Clearly this is the same as what I used in foldr above. So now we have:

foldr :: (Either (a, b) () -> b) -> ([a] -> b)
fold  :: (Either (a, b) () -> b) -> (List a -> b)

So, in fact, the types are isomorphic--just different ways of writing the same thing! I think that's pretty cool.

(As a side note, if you want to know more about this sort of reasoning with types, check out The Algebra of Algebraic Data Types, a nice series of blog posts about just this.)

Back to Trees

So, we've seen how we can define a generic fold for types written as fixed points. We've also seen how this corresponds directly to foldr for lists. Now lets look at your second example, the binary tree. We have the type:

data Tree a = Branch a (Tree a) (Tree a) | Leaf a

we can rewrite this using Fix by following the rules I did above: we replace the recursive part with a type variable:

data TreeContainer a rest = Branch rest rest | Leaf a
type Tree a = Fix (TreeContainer a)

Now we have a tree fold:

fold :: (TreeContainer a b -> b) -> (Tree a -> b)

Your original foldTree looks like this:

foldTree :: (b -> b -> b) -> (a -> b) -> Tree a -> b

foldTree accepts two functions; we'll combine the into one by first currying and then using Either:

foldTree :: (Either (b, b) a -> b) -> (Tree a -> b)

We can also see how Either (b, b) a is isomorphic to TreeContainer a b.

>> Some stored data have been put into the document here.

Background: an optimization exercise with open tools, aiming at small area. Do not read the settings as production practice.
Function was checked by simulation only, so behaviour that the tests miss may differ from the original.
No run shown here takes its clock network from TritonCTS; it comes from the design's own scripts or RTL.
No driver is modelled on the clock port, so clock power and skew are understated where the tree is cut down; a real chip needs a root buffer or a tree.
No activity file was given, so power comes from the tool's default toggle rates.

**design/flow/config.mk**
```make
export PLATFORM = sky130hd
export DESIGN_NAME = uartBridgeTop
export DESIGN_NICKNAME = uartBridgeTop
export VERILOG_FILES = /design/flow/design.v
export SDC_FILE = /design/flow/constraint.sdc
export NUM_CORES = 4
export LEC_CHECK = 0
export CAP_MARGIN = 20
export CORE_MARGIN = 2
export CORE_UTILIZATION = 60
export PLACE_DENSITY = 0.75
export SLEW_MARGIN = 20
export CTS_ARGS = -sink_clustering_enable -repair_clock_nets -sink_clustering_size 20 -sink_clustering_max_diameter 35 -buf_list sky130_fd_sc_hd__clkbuf_8 -root_buf sky130_fd_sc_hd__clkbuf_16 -tree_buf sky130_fd_sc_hd__clkbuf_8 -sink_clustering_buffer sky130_fd_sc_hd__clkbuf_8 -dont_use_dummy_load
export POST_CTS_TCL = /design/flow/flow/regroup_inv.tcl
export LEAF_CAP = 40
export LEAF_HP = 120
export LEAF_INV = sky130_fd_sc_hd__inv_16
export MID_INV = sky130_fd_sc_hd__inv_12
export MID_N = 8
```
**design/flow/constraint.sdc**
```tcl
create_clock -name core_clock -period 10.0 [get_ports {sys_clk}]
set_input_delay 2.0000 -clock core_clock [delete_from_list [all_inputs] [get_ports {sys_clk}]]
set_output_delay 2.0000 -clock core_clock [all_outputs]
set_load 0.01 [all_outputs]
```
**design/flow/design.v**
```verilog
package uartBridge_pkg;
    typedef logic [22:0] memAddr_t;     
    typedef logic [15:0] memWord_t;     
    typedef struct packed {
        logic [7:0]  opcode;            
        logic        addrTop;           
        memAddr_t    addr;
        logic [15:0] pad;               
    } readFrame_s;
    typedef struct packed {
        logic [7:0]  opcode;            
        logic        addrTop;           
        memAddr_t    addr;
        memWord_t    data;              
    } writeFrame_s;
    typedef union packed {
        readFrame_s  rd;
        writeFrame_s wr;
    } cmdFrame_u;
endpackage
`timescale 1ns/1ps
module uartBridgeTop (
    input  logic sys_clk,
    input  logic arstN,
    input  logic uartRxLine,
    output logic uartTxLine,
    output logic cmdError
);
    localparam logic [7:0] CMD_CLEAR = 8'h2F;
    localparam logic [1:0] RX_IDLE  = 2'd0;
    localparam logic [1:0] RX_START = 2'd1;
    localparam logic [1:0] RX_DATA  = 2'd2;
    localparam logic [1:0] RX_STOP  = 2'd3;
    logic [1:0] syncReg;
    logic       rxSync;
    logic [1:0] rxState;
    logic [3:0] rxCnt;
    logic [2:0] rxBit;          
    logic       rxStrobe;       
    logic [7:0] rxByte;
    logic       rxRead;
    assign rxSync   = syncReg[1];
    assign rxRead   = (rxState == RX_DATA) && (rxCnt == 4'd0);
    assign rxStrobe = (rxState == RX_IDLE) && (rxCnt == 4'd0);
    always_ff @(posedge sys_clk or negedge arstN) begin
        if (!arstN) begin
            syncReg  <= 2'b11;
            rxState  <= RX_IDLE;
            rxCnt    <= 4'd9;
            rxBit    <= '0;
        end else begin
            syncReg  <= {syncReg[0], uartRxLine};
            rxCnt    <= (rxState == RX_IDLE) ? 4'd9 : rxCnt + 4'd1;
            if (rxRead)
                rxBit <= rxBit + 3'd1;
            case (rxState)
                RX_IDLE:  if (!rxSync) rxState <= RX_START;
                RX_START: if (rxCnt == 4'd0) rxState <= rxSync ? RX_IDLE : RX_DATA;
                RX_DATA:  if (rxRead && rxBit == 3'd7) rxState <= RX_STOP;
                default:  if (rxCnt == 4'd15) rxState <= RX_IDLE;
            endcase
        end
    end
    always_ff @(posedge sys_clk) begin
        if (rxRead)
            rxByte <= {rxSync, rxByte[7:1]};
    end
    logic [2:0]  byteCnt;
    logic        isW;           
    logic        isClear, isOpcode, lastByte;
    logic        rdDone;            
    logic        wrReady;           
    logic [6:0]  idx;               
    logic        wrHit;
    assign isClear  = (rxByte == CMD_CLEAR);
    assign isOpcode = (rxByte == 8'h52) || (rxByte == 8'h57);
    assign lastByte = (byteCnt == (isW ? 3'd5 : 3'd3));
    assign rdDone   = rxStrobe && !isClear && !isW && (byteCnt == 3'd3);
    always_ff @(posedge sys_clk or negedge arstN) begin
        if (!arstN) begin
            byteCnt  <= '0;
            cmdError <= 1'b0;
            isW      <= 1'b0;
        end else begin
            cmdError <= 1'b0;
            if (rxStrobe) begin
                if (isClear) begin
                    byteCnt <= '0;
                    isW     <= 1'b0;        
                end else if (byteCnt == 3'd0) begin
                    if (isOpcode) begin
                        byteCnt <= 3'd1;
                        isW     <= rxByte[0];
                    end else
                        cmdError <= 1'b1;
                end else if (lastByte) begin
                    byteCnt <= '0;
                end else begin
                    byteCnt <= byteCnt + 3'd1;
                end
            end
        end
    end
    always_ff @(posedge sys_clk) begin
        if (rxRead && rxBit == 3'd6 && byteCnt == 3'd3)
            idx <= {rxSync, rxByte[7:2]};
    end
    logic [15:0] ring [128];
    logic [6:0]  rot;
    logic        clr;           
    logic [15:0] txWord;
    always_ff @(posedge sys_clk or negedge arstN) begin
        if (!arstN) begin
            rot <= '0;
            clr <= 1'b1;
        end else begin
            rot <= rot - 7'd1;
            if (rot == 7'd1)
                clr <= 1'b0;
        end
    end
    logic e5, e6, e7;
    logic [1:0] tap4;
    assign e5   = (idx[4:0] == rot[4:0]);
    assign e6   = e5 && (idx[5] == rot[5]);
    assign e7   = e6 && (idx[6] == rot[6]);
    assign tap4 = idx[6:5] - rot[6:5];
    assign wrReady = isW && (byteCnt == 3'd0);
    assign wrHit   = wrReady && e7;
    always_ff @(posedge sys_clk) begin
        ring[0] <= clr ? 16'h0000 : ring[127];
        ring[1] <= wrHit ? txWord : ring[0];
        for (int p = 2; p < 128; p++)
            ring[p] <= ring[p-1];
    end
    always_ff @(posedge sys_clk) begin
        if (isW) begin
            if (rxStrobe && byteCnt == 3'd4)
                txWord[15:8] <= rxByte;
            if (rxStrobe && byteCnt == 3'd5)
                txWord[7:0] <= rxByte;
        end else begin
            if (e5)
                txWord[0] <= ring[{tap4, 5'd0}][0];
            if (e5 && !tap4[0])
                txWord[4:1] <= ring[{tap4[1], 6'd0}][4:1];
            if (e7)
                txWord[15:5] <= ring[0][15:5];
        end
    end
    localparam logic [1:0] TX_IDLE  = 2'd0;
    localparam logic [1:0] TX_START = 2'd1;
    localparam logic [1:0] TX_DATA  = 2'd2;
    localparam logic [1:0] TX_STOP  = 2'd3;
    logic [1:0] txState;
    logic [3:0] txCnt;
    logic [3:0] txPos;
    logic       bitEnd;
    assign bitEnd = (txCnt == 4'd15);
    always_ff @(posedge sys_clk)
        txCnt <= (txState == TX_IDLE) ? 4'd14 : txCnt + 4'd1;
    always_ff @(posedge sys_clk or negedge arstN) begin
        if (!arstN) begin
            txState    <= TX_IDLE;
            txPos      <= '0;
            uartTxLine <= 1'b1;
        end else begin
            case (txState)
                TX_IDLE: begin
                    if (rdDone)
                        txState <= TX_START;
                end
                TX_START: begin
                    if (bitEnd && uartTxLine)
                        uartTxLine <= 1'b0;
                    else if (bitEnd) begin
                        txState    <= TX_DATA;
                        txPos      <= txPos + 4'd1;
                        uartTxLine <= txWord[txPos];
                    end
                end
                TX_DATA: begin
                    if (bitEnd) begin
                        if (txPos[2:0] == 3'd0) begin
                            txState    <= TX_STOP;
                            uartTxLine <= 1'b1;
                        end else begin
                            txPos      <= txPos + 4'd1;
                            uartTxLine <= txWord[txPos];
                        end
                    end
                end
                default: begin
                    if (bitEnd) begin
                        if (!txPos[3])
                            txState <= TX_IDLE;
                        else begin
                            txState    <= TX_START;
                            uartTxLine <= 1'b0;
                        end
                    end
                end
            endcase
        end
    end
endmodule
```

Tree container has two cases: Branch, containing two bs and Leaf, containing one a.

So these fold types are isomorphic in the same way as the list example.

Generalizing

There is a clear pattern emerging. Given a normal recursive data type, we can systematically create a non-recursive version of the type, which lets us express the type as a fixed point of a functor. This means that we can mechanically come up with fold functions for all these different types--in fact, we could probably automate the entire process using GHC Generics or something like that.

In a sense, this means that we do not really have different fold functions for different types. Rather, we have a single fold function which is very polymorphic.

More

I first fully understood these ideas from a talk given by Conal Elliott. This goes into more detail and also talks about unfold, which is the dual to fold.

If you want to delve into this sort of thing even more deeply, read the fantastic "Functional Programming with Bananas, Lenses, Envelopes and Barbed Wire" paper. Among other things, this introduces the notions of "catamorphisms" and "anamorphisms" which correspond to folds and unfolds.

Algebras (and Coalgebras)

Also, I can't resist adding a plug for myself :P. You can see some interesting similarities between the way we use Either here and the way I used it when talking about algebras in another SO answer.

There is in fact a deep connection between fold and algebras; moreover, unfold--the aforementioned dual of fold--is connected to coalgebras, which are the dual of algebras. The important idea is that algebraic data types correspond to "initial algebras" which also define folds as outlined in the rest of my answer.

You can see this connection in the general type of fold:

fold :: Functor f => (f a -> a) -> (Fix f -> a)

The f a -> a term looks very familiar! Remember that an f-algebra was defined as something like:

class Functor f => Algebra f a where
  op :: f a -> a

So we can think of fold as just:

fold :: Algebra f a => Fix f -> a

Essentially, fold just lets us "summarize" structures defined using the algebra.